Install memtest and PXE boot

cd /boot
wget http://ladd00.triumf.ca/tftpboot/memtest86+-4.10
wget http://ladd00.triumf.ca/tftpboot/gpxe-1.0.1+-gpxe.lkrn

emacs -nw /boot/grub/grub.conf
title memtest
      root (hd0,0)
      kernel /boot/memtest86+-4.10
title pxeboot
      root (hd0,0)
      kernel /boot/gpxe-1.0.1+-gpxe.lkrn

(OBSOLETE) Install memtest (OBSOLETE)

  • yum install memtest86+
  • ls -1 /boot/* | grep memtest ### to find out the name of the memtest boot file to use on the "kernel" line of the incantation to be added at the end of /boot/grub/grub.conf:

For SL4, SL5:

emacs -nw /boot/grub/grub.conf
title memtest
      root (hd0,0)
      kernel /boot/memtest86+-1.65

For SL6:

emacs -nw /boot/grub/grub.conf
title memtest
      root (hd0,0)
      kernel /boot/memtest86+-4.10

Install node monitoring

rpm -vh --upgrade http://trshare.triumf.ca/~olchansk/triumf_nodeinfo/download/triumf_nodeinfo.noarch.rpm
/usr/sbin/sendnodeinfo.perl --config ladd00.triumf.ca:8600
emacs -nw /etc/nodeinfo
/usr/sbin/sendnodeinfo.perl ladd00.triumf.ca:8600

Install packages needed for QUARTUS, ROOT, EPICS and MIDAS DAQ

yum install --skip-broken giflib.i386 giflib.i686 giflib.x86_64 compat-libf2c-34.i386 compat-libf2c-34.i686 mysql-devel mysql-devel.i686 openssl-devel.i686 sysstat "libusb-devel*" unixODBC-devel unixODBC-devel.i686 postgresql-devel libxml2-devel libXpm-devel libgfortran libstdc++-devel.i386 libstdc++-devel.i686 git compat-readline43 "graphviz*" dcap "zlib-*.i686" "libXext-*.i686" "libXtst-*.i686" "tigervnc*" telnet glibc"*" glibc-static.i686 freetype.i686 fontconfig.i686 libpng.i686 libXrender.i686 strace "fftw*" libpng "freetype*" xpdf "xemacs*" tkcvs xterm mutt "*g77*" joe "libXmu*" glibc-devel.i686 libX11-devel.i686 libXpm-devel.i686 libXft-devel.i686 mysql-devel.i686 dcap-devel dcap-devel.i686 gsl-devel gsl-devel.i686 pcre-devel pcre-devel.i686 fontconfig-devel.i686 freetype-devel.i686 libpng-devel.i686 libjpeg-devel.i686 libgfortran.i686 libxml2-devel.i686 h5py gd-devel gd-devel.i686 readline-devel.i686 ncurses-devel.i686 libXdmcp.i686 xorg-x11-fonts"*" rdesktop minicom xfig"*" perl-BSD-Resource "net-snmp-*" readline-static readline-static.i686 git-all "boost-*" "boost-devel.i686" nasm imake tcl-devel gv xorg-x11-twm expat-devel screen compat-readline5 compat-readline5.i686 ImageMagick ImageMagick-devel wget

yum reinstall urw-fonts

Install NTFS drivers

yum install ntfs-3g ntfsprogs (from EPEL)

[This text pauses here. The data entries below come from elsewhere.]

### src/rtl/pix_unpack_pkg.sv
package pix_unpack_pkg;

  typedef enum logic [1:0] {
    SRC_VGA  = 2'd0,
    SRC_LOW  = 2'd1,
    SRC_WIDE = 2'd2
  } src_e;

  localparam logic [5:0] CODE_PASS   = 6'b101101;
  localparam logic [5:0] CODE_SINGLE = 6'b011100;
  localparam logic [5:0] CODE_DUAL   = 6'b011101;

  localparam logic [7:0] MODE_RESET  = 8'h2D;

  // Undefined encodings collapse onto the VGA source.
  function automatic src_e decode_mode(input logic [5:0] code);
    case (code)
      CODE_SINGLE: decode_mode = SRC_LOW;
      CODE_DUAL:   decode_mode = SRC_WIDE;
      default:     decode_mode = SRC_VGA;
    endcase
  endfunction

endpackage

### src/rtl/pix_cfg_regs.sv
module pix_cfg_regs
  import pix_unpack_pkg::*;
#(
  parameter int GROUPS = 2,
  parameter int CFG_W  = 8,
  localparam int CNT_W = $clog2(GROUPS + 1)
) (
  input  logic             clk,
  input  logic             rst,
  input  logic             cfg_we,
  input  logic             cfg_addr,
  input  logic [CFG_W-1:0] cfg_wdata,
  output logic [5:0]       mode_code,
  output logic [CNT_W-1:0] grp_count
);

  always_ff @(posedge clk) begin
    if (rst) begin
      mode_code <= MODE_RESET[5:0];
      grp_count <= CNT_W'(1);
    end else if (cfg_we) begin
      if (!cfg_addr) begin
        // Upper two mode bits carry no meaning and are not stored.
        mode_code <= cfg_wdata[5:0];
      end else if (cfg_wdata == '0) begin
        grp_count <= CNT_W'(1);
      end else if (int'(cfg_wdata) > GROUPS) begin
        grp_count <= CNT_W'(GROUPS);
      end else begin
        grp_count <= cfg_wdata[CNT_W-1:0];
      end
    end
  end

endmodule

### src/rtl/pix_src_select.sv
module pix_src_select
  import pix_unpack_pkg::*;
#(
  parameter int GRP_W  = 8,
  parameter int GROUPS = 2,
  localparam int WORD_W = GRP_W * GROUPS
) (
  input  logic [5:0]        mode_code,
  input  logic [WORD_W-1:0] pix_bus,
  input  logic [GRP_W-1:0]  vga_bus,
  output logic [WORD_W-1:0] word
);

  src_e src;

  always_comb begin
    src  = decode_mode(mode_code);
    word = '0;
    case (src)
      SRC_WIDE: word = pix_bus;
      SRC_LOW:  word[GRP_W-1:0] = pix_bus[GRP_W-1:0];
      default:  word[GRP_W-1:0] = vga_bus;
    endcase
  end

endmodule

### src/rtl/pix_shift_unit.sv
module pix_shift_unit #(
  parameter int GRP_W    = 8,
  parameter int GROUPS   = 2,
  parameter int NARROW_W = 6,
  localparam int WORD_W  = GRP_W * GROUPS,
  localparam int CNT_W   = $clog2(GROUPS + 1)
) (
  input  logic              clk,
  input  logic              rst,
  input  logic              load_stb,
  input  logic [WORD_W-1:0] word,
  input  logic [CNT_W-1:0]  grp_count,
  input  logic              width8_sel,
  output logic [GRP_W-1:0]  pix_out,
  output logic              pix_valid
);

  localparam logic [GRP_W-1:0] NARROW_MASK = GRP_W'((1 << NARROW_W) - 1);

  logic [WORD_W-1:0] rest_q;
  logic [CNT_W-1:0]  left_q;
  logic [GRP_W-1:0]  mask;

  assign mask = width8_sel ? '1 : NARROW_MASK;

  always_ff @(posedge clk) begin
    if (rst) begin
      rest_q    <= '0;
      left_q    <= '0;
      pix_out   <= '0;
      pix_valid <= 1'b0;
    end else if (load_stb) begin
      pix_out   <= word[GRP_W-1:0] & mask;
      rest_q    <= word >> GRP_W;
      left_q    <= grp_count - CNT_W'(1);
      pix_valid <= 1'b1;
    end else if (left_q != '0) begin
      pix_out   <= rest_q[GRP_W-1:0] & mask;
      rest_q    <= rest_q >> GRP_W;
      left_q    <= left_q - CNT_W'(1);
      pix_valid <= 1'b1;
    end else begin
      pix_out   <= '0;
      pix_valid <= 1'b0;
    end
  end

endmodule

### src/rtl/pix_unpack_mux.sv
module pix_unpack_mux #(
  parameter int GRP_W    = 8,
  parameter int GROUPS   = 2,
  parameter int NARROW_W = 6,
  parameter int CFG_W    = 8,
  localparam int WORD_W  = GRP_W * GROUPS,
  localparam int CNT_W   = $clog2(GROUPS + 1)
) (
  input  logic              clk,
  input  logic              rst,
  input  logic              cfg_we,
  input  logic              cfg_addr,
  input  logic [CFG_W-1:0]  cfg_wdata,
  input  logic              load_stb,
  input  logic [WORD_W-1:0] pix_bus,
  input  logic [GRP_W-1:0]  vga_bus,
  input  logic              width8_sel,
  output logic [GRP_W-1:0]  pix_out,
  output logic              pix_valid
);

  logic [5:0]        mode_code;
  logic [CNT_W-1:0]  grp_count;
  logic [WORD_W-1:0] word;

  pix_cfg_regs #(.GROUPS(GROUPS), .CFG_W(CFG_W)) u_regs (
    .clk       (clk),
    .rst       (rst),
    .cfg_we    (cfg_we),
    .cfg_addr  (cfg_addr),
    .cfg_wdata (cfg_wdata),
    .mode_code (mode_code),
    .grp_count (grp_count)
  );

  pix_src_select #(.GRP_W(GRP_W), .GROUPS(GROUPS)) u_sel (
    .mode_code (mode_code),
    .pix_bus   (pix_bus),
    .vga_bus   (vga_bus),
    .word      (word)
  );

  pix_shift_unit #(.GRP_W(GRP_W), .GROUPS(GROUPS), .NARROW_W(NARROW_W)) u_shift (
    .clk        (clk),
    .rst        (rst),
    .load_stb   (load_stb),
    .word       (word),
    .grp_count  (grp_count),
    .width8_sel (width8_sel),
    .pix_out    (pix_out),
    .pix_valid  (pix_valid)
  );

endmodule

### config.mk
export PLATFORM = sky130hd
export DESIGN_NAME = pix_unpack_mux
export DESIGN_NICKNAME = d
export VERILOG_FILES = /design/src/rtl/pix_unpack_pkg.sv /design/src/rtl/pix_cfg_regs.sv /design/src/rtl/pix_src_select.sv /design/src/rtl/pix_shift_unit.sv /design/src/rtl/pix_unpack_mux.sv
export SDC_FILE = /design/constraint.sdc
export NUM_CORES = 1
export LEC_CHECK = 0
export BUFFER_PORTS_ARGS = -buffer_cell sky130_fd_sc_hd__buf_2
export CORE_UTILIZATION = 42
export CTS_BUF_LIST = sky130_fd_sc_hd__clkbuf_8 sky130_fd_sc_hd__clkbuf_16
export DETAILED_ROUTE_END_ITERATION = 7
export MAX_ROUTING_LAYER = met4
export PLACE_DENSITY = 0.74
export SKIP_LAST_GASP = 1
export SLEW_MARGIN = 30
export SYNTH_ARGS = -nofsm -noshare
export SYNTH_HDL_FRONTEND = slang
export SYNTH_SLANG_ARGS = --single-unit
### constraint.sdc
create_clock -name clk -period 1.85 [get_ports clk]
set_input_delay 0.185 -clock clk [delete_from_list [all_inputs] [get_ports clk]]
set_output_delay 0.185 -clock clk [all_outputs]
set_load 0.03 [all_outputs]
* Word level (Yosys, flattened, before mapping) *
Index checks and enable logic that the tools add are counted.

word-level totals
  logic and storage cells = 36
  input port bits = 38
  register bits = 27
  output and inout port bits = 9

operators by class
  reductions and logical operators = 6
  mux-type cells = 14
  order comparisons = 1
  equal/unequal tests = 4
  $add $sub $neg = 2
  bitwise logic cells = 3

operator list
  cell                   count
  $mux W8                7
  $and A8 B8 Y8          2
  $eq A6 B5 Y1 const B   2
  $gt A8 B2 Y1 const B   1
  $logic_not A8 Y1       1
  $mux W2                4
  $pmux W2 S2            1
  $reduce_and A2 Y1      2
  $reduce_bool A2 Y1     2
  $sub A2 B1 Y2 const B  2
  $eq A2 B1 Y1 const B   1
  $eq A2 B2 Y1 const B   1
  $mux W1                2
  $reduce_or A2 Y1       1
  $not A1 Y1             1

* Depth between registers and ports, before layout *
  depth in word-level cells = 7
  mapped depth = 7
  depth with buffers taken out = 6

* By module *
A second synthesis with hierarchy kept.

unflattened totals
  cells, all modules = 131
  area, all modules = 1290.0 um^2

modules (own cells, without submodules)
  module          times used  cells an instance  area each (um^2)  sequential area each (um^2)
  pix_shift_unit  1           78                 772.0             380.4
  pix_cfg_regs    1           32                 331.6             160.2
  pix_src_select  1           21                 186.4             0.0

* Least setup slack after synthesis *
Ideal clock, no wire load.

  path type = register to register
  start = register u_regs.mode_code[1]
  end = register u_shift.pix_out[0]
  buffers on the path = 1
  library setup time = 0.132 ns
  clock period less this slack = 1.795 ns
  data required time = 1.718 ns
  stages on the path, launching flop included = 8
  slack = 0.055 ns
  arrival = 1.663 ns
  cells stage by stage = dfxtp_1 nand4b_1 or3_1 ha_1 buf_2 mux2_2 nand2_1 a21oi_1

on the way
  cells in the longest elaborated chain, start to end = 7
  elaborated cells on any way between the ends = 9
  classes of those cells = 4 x eq/ne; 3 x mux; 1 x bitwise; 1 x reduce/logical

RTL lines
  element                                       RTL line              source
  start: declaration                            pix_cfg_regs.sv:13    output logic [5:0] mode_code,
  start signal: assignment                      pix_cfg_regs.sv:19    mode_code <= MODE_RESET[5:0];
  start signal: assignment                      pix_cfg_regs.sv:24    mode_code <= cfg_wdata[5:0];
  $eq A6 B5 Y1                                  pix_unpack_pkg.sv:17  case (code)
  $pmux W2 S2 (*)                               pix_unpack_pkg.sv:17
  $eq A2 B1 Y1 or $eq A2 B2 Y1 (tied branches)  pix_src_select.sv:19  case (src)
  $reduce_or A2 Y1 (no line) (*)                --
  $mux W8 (*)                                   pix_src_select.sv:19
  $and A8 B8 Y8 (*)                             pix_shift_unit.sv:33  pix_out <= word[GRP_W-1:0] & mask;
  $mux W8 (*)                                   pix_shift_unit.sv:32  end else if (load_stb) begin
  end signal: assignment                        pix_shift_unit.sv:33
  end signal: assignment                        pix_shift_unit.sv:38  pix_out <= rest_q[GRP_W-1:0] & mask;
  end: declaration                              pix_shift_unit.sv:14  output logic [GRP_W-1:0] pix_out,

Mark *: on every way between the ends. The rest lies on a longest branch, timed or not.
A chain may end at the register's enable or synchronous reset.

* Final worst setup path *
  start = register u_regs.mode_code[1]
  end = register u_shift.pix_out[1]

Same word-level chain as after synthesis.

==> results.sh <==
export IMPL_status="finished clean"
export IMPL_route_detailed_drc=0
export IMPL_io_pins=47
export IMPL_r2r_start="u_regs.mode_code[1]$_SDFFE_PP0P_"
export IMPL_worst_setup_path_end_kind="flop"
export IMPL_synth_cell_types=26
export IMPL_slew_headroom=0.701
export IMPL_finalNetCount=206
export IMPL_post_synth_top_area_cell="dfxtp_1"
export IMPL_antenna_diode_count=0
export IMPL_yosysWarnings=0
export IMPL_die_y_um=53.8
export IMPL_grt_pass1_vias=905
export IMPL_post_dp_cell_area_sq_um=1380
export IMPL_period_needed_ps=1800
export IMPL_gp_congestion=0.724
export IMPL_required_ps=2000
export IMPL_crit_type="reg -> reg"
export IMPL_cts_hold_buf=0
export IMPL_r2r_slack_ps=50
export IMPL_setup_violations=0
export IMPL_clock_sinks=27
export IMPL_syn_inst=121
export IMPL_antenna_found_initial=0
export IMPL_synth_top_area_share=0.479
export IMPL_dp_hpwl_um=1760
export IMPL_clk_path_buf_depth=2
export IMPL_drt_iter0_markers=14
export IMPL_holdCritPathClass="in -> reg"
export IMPL_clkTransAtPathRegs_ps=90
export IMPL_area_growth_pct=29.8
export IMPL_synth_area_top_cells="dfxtp_1, mux2_2, a22oi_1"
export IMPL_die_x_um=53.8
export IMPL_final_layout_size_suffix_gt1_frac=0.392
export IMPL_netlist_area_sq_um=1130
export IMPL_drt_antenna_violating_nets=0
export IMPL_timing_final_crit_share=0.973
export IMPL_finalPower_w=0.00110
export IMPL_drt_wl_total_um=2420
export IMPL_start_util=0.451
export IMPL_max_cap_viol_count=0
export IMPL_route_detailed_wl_per_inst_um=12.4
export IMPL_fillers=230
export IMPL_startpoint="u_regs.mode_code[1]$_SDFFE_PP0P_"
export IMPL_grtUsageTotal=0.187
export IMPL_globalRouteOverflowTotal=0
export IMPL_portBuffers=46
export IMPL_p_per_area_nw_per_um2=754
export IMPL_worstPathMaxFanout=7
export IMPL_tritoncts="yes"
export IMPL_start_kind="flop"
export IMPL_rsz0062_at_grt="true"
export IMPL_root_buffer="clkbuf_8"
export IMPL_clock_skew_ps=1.73
export IMPL_coreArea_sq_um=2500
export IMPL_htreeDepth=1
export IMPL_hold_viol_final=0
export IMPL_cts_buffers=3
export IMPL_viasPerCell=5.16
export IMPL_power_leakage_nw=0.653
export IMPL_grt_pass1_wl_um=3800
export IMPL_ys_ff_latch=27
export IMPL_worstPathArrival_ps=1950
export IMPL_irDropWorstVdd_mv=0.815
export IMPL_r2r_worst_path_cells=6
export IMPL_grt_max_degree=27
export IMPL_holdPathStages=2
export IMPL_fp_row_count=18
export IMPL_worstMarginPinSlew_ps=449
export IMPL_first_pass_iters=4
export IMPL_ys_seq_area_frac=0.479
export IMPL_max_freq_ghz=0.556
export IMPL_vias=1011
export IMPL_syn_avg_cell_area_sq_um=9.33
export IMPL_dieArea_sq_um=2900
export IMPL_finalMaxSlewViolations=0
export IMPL_fin_area_sq_um=1470
export IMPL_hp_start="cfg_wdata[0]"
export IMPL_synth_nets=160
export IMPL_clk_latency_ps=280
[power breakdown]
group / total (W) / leakage, nW / internal, W / switching (W)
Combinational: 0.000154 / 0.407 / 0.0000748 / 0.0000796
Clock: 0.000335 / 0.0255 / 0.000151 / 0.000184
Sequential: 0.000615 / 0.221 / 0.000603 / 0.0000121
[stage by stage]
stage	utilization	TNS, ps	setup WS [ps]	instances	hold WS (ps)
after CTS	0.577	0	44.0	195	117
after floorplan	-	0	54.8	121	303
after detailed placement	0.553	-266	-46.6	191	408
after global routing	0.586	-296	-64.9	196	124
after global placement	0.553	-77.8	-18.8	191	398
final	0.586	0	50.0	196	118
[worst max-delay path, cell delays in order, from the launching register on]
cell and delay, ps:
dfxtp_1 320, nand4b_1 190, or3_4 360, ha_4 330, mux2_2 340, nand2_1 60
a21oi_1 70
[registers in the layout (all words and copies together), names as in the netlist]
register / count
u_regs.grp_count: 2
u_regs.mode_code: 6
u_shift.left_q: 2
u_shift.pix_out: 8
u_shift.pix_valid: 1
u_shift.rest_q: 8
[layer usage]
layer / routed length (um) / GRT usage / vias to the layer above
met1: 1080 / 0.223 / 463
met5: 0 / - / -
li1: - / - / 513
met3: 145 / 0.0508 / 2
met4: 16 / 0.0263 / 0
met2: 1180 / 0.317 / 33
[final timing paths]
| check | end |
|---|---|
| hold / removal | u_regs.mode_code[0]$_SDFFE_PP1P_ |
| setup / recovery | u_shift.pix_out[1]$_SDFF_PP0_ |
| hold reg to reg | u_shift.pix_out[3]$_SDFF_PP0_ |
| setup reg to reg | u_shift.pix_out[1]$_SDFF_PP0_ |
[cell families after synthesis]
family          count (synthesis)  share of synthesized area
fa+ha+maj                       1                     0.0111
xor+xnor                        1                    0.00776
simple gates                   48                      0.229
buf+inv                        10                     0.0355
flops                          27                      0.479
mux                            10                     0.0953
compound gates                 24                      0.142
[cells in the mapped netlist]
cell type and n:
a21oi_1 10, a211oi_1 2, nor4_1 1, or3_1 1, nor3b_1 2, or2_2 1, and2_1 2, nor2b_1 5
nand4b_1 1, clkbuf_1 7, a211o_1 4, nand4_1 1, nand2_1 9, buf_2 2, ha_1 1, nor2_1 15
mux2_2 6, xnor2_1 1, nor3_1 1, inv_1 1, or3b_1 1, a22oi_1 8, nor3_2 1, mux2i_1 4
dfxtp_1 27, nand3b_1 7
[cell type report]
type	instances	area, sq um	share of cell area
multi-input combinational	84	577	0.394
inverter	1	3.75	0.00256
timing repair buffer	50	260	0.178
tap	30	37.5	0.0256
clock buffer	3	41.3	0.0282
sequential	27	541	0.369
clock inverter	1	5.00	0.00342
[placed cells by master (no fill, tap or decap)]
cell type  instances
nand4b_1           1
nor3_1             1
a211oi_1           2
a21oi_1           10
buf_4              4
clkinv_2           1
dfxtp_1           27
xnor2_1            1
nor4_1             1
buf_2             46
mux2_2             6
nand3b_1           7
nor3_2             1
clkbuf_8           3
nor2_1            15
nand2_1            9
a211o_1            4
or3_4              1
inv_1              1
nor2b_1            5
mux2i_1            4
nor3b_1            1
nor3b_4            1
nand4_1            1
or3b_1             1
and2_1             2
or2_2              1
ha_4               1
a22oi_1            8
[repair_timing]
item / 4_1_cts / 5_1_grt
hold endpoints to repair: 0 / 0
gates cloned: 0 / 0
pin swaps: 0 / 2
resized for setup: 2 / 3
buffers inserted: 0 / 1
endpoints found under the setup margin: 8 / 7
No activity file was read; power rests on OpenSTA's default activity.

Install KDE Konqueror web browser

This is the only web browser that can open multiple copies of itself on multiple computers for the same user (does not bomb out with errors about "this profile is already in used by you on some other computer").

  • yum install kdebase
  • konqueror
  • web away!

Install Google Chrome web browser

  • this works only for 64-bit SL6
  • create yum repo with following contents: emacs -nw /etc/yum.repos.d/google-chrome-64.repo
[google-chrome-64]
name=google-chrome - 64-bit
baseurl=http://dl.google.com/linux/chrome/rpm/stable/x86_64
enabled=1
gpgcheck=1
gpgkey=https://dl-ssl.google.com/linux/linux_signing_key.pub
  • yum install google-chrome-stable

Disable gdm and X11

initctl stop prefdm
mv /etc/init/prefdm.conf /etc/init/prefdm.conf-disabled
mv /etc/init/splash-manager.conf /etc/init/splash-manager.conf-disabled
initctl reload-configuration

Install JAVAWS

  • to run Java "web start" jnlp files (EVO, SEEVOGH, etc): javaws Downloads/spider.jnlp
  • install javaws:
  • yum install icedtea-web icedtea-web-javadoc

Install firefox java plugin

This installs the Oracle Java plugin:

  • rpm -vh --install ~deap/jdk-7u15-linux-x64.rpm
  • ls -l /usr/lib64/mozilla/plugins/
  • ln -s /usr/java/jdk1.7.0_15/jre/lib/amd64/libnpjp2.so /usr/lib64/mozilla/plugins/
  • start firefox, go edit->preferences->general->manage add-ons->plugins
  • "java plugin 1.7.0_15" should be listed

Install SKYPE

  • on SL6
  • yum install alsa-lib.i686 libXv.i686 libXScrnSaver.i686 glib2.i686 libtiff.i686
  • ln -s /usr/lib/libtiff.so.3 /usr/lib/libtiff.so.4
  • download skype_staticQT-4.0.0.8 ("linux static Qt" choice), untar, cd into it
  • "ldd ./skype" to confirm that all required shared libraries are installed
  • ./skype

Configure USB device permissions

Configure USB device permissions for user access to USB-serial devices, Altera USB Blaster, etc.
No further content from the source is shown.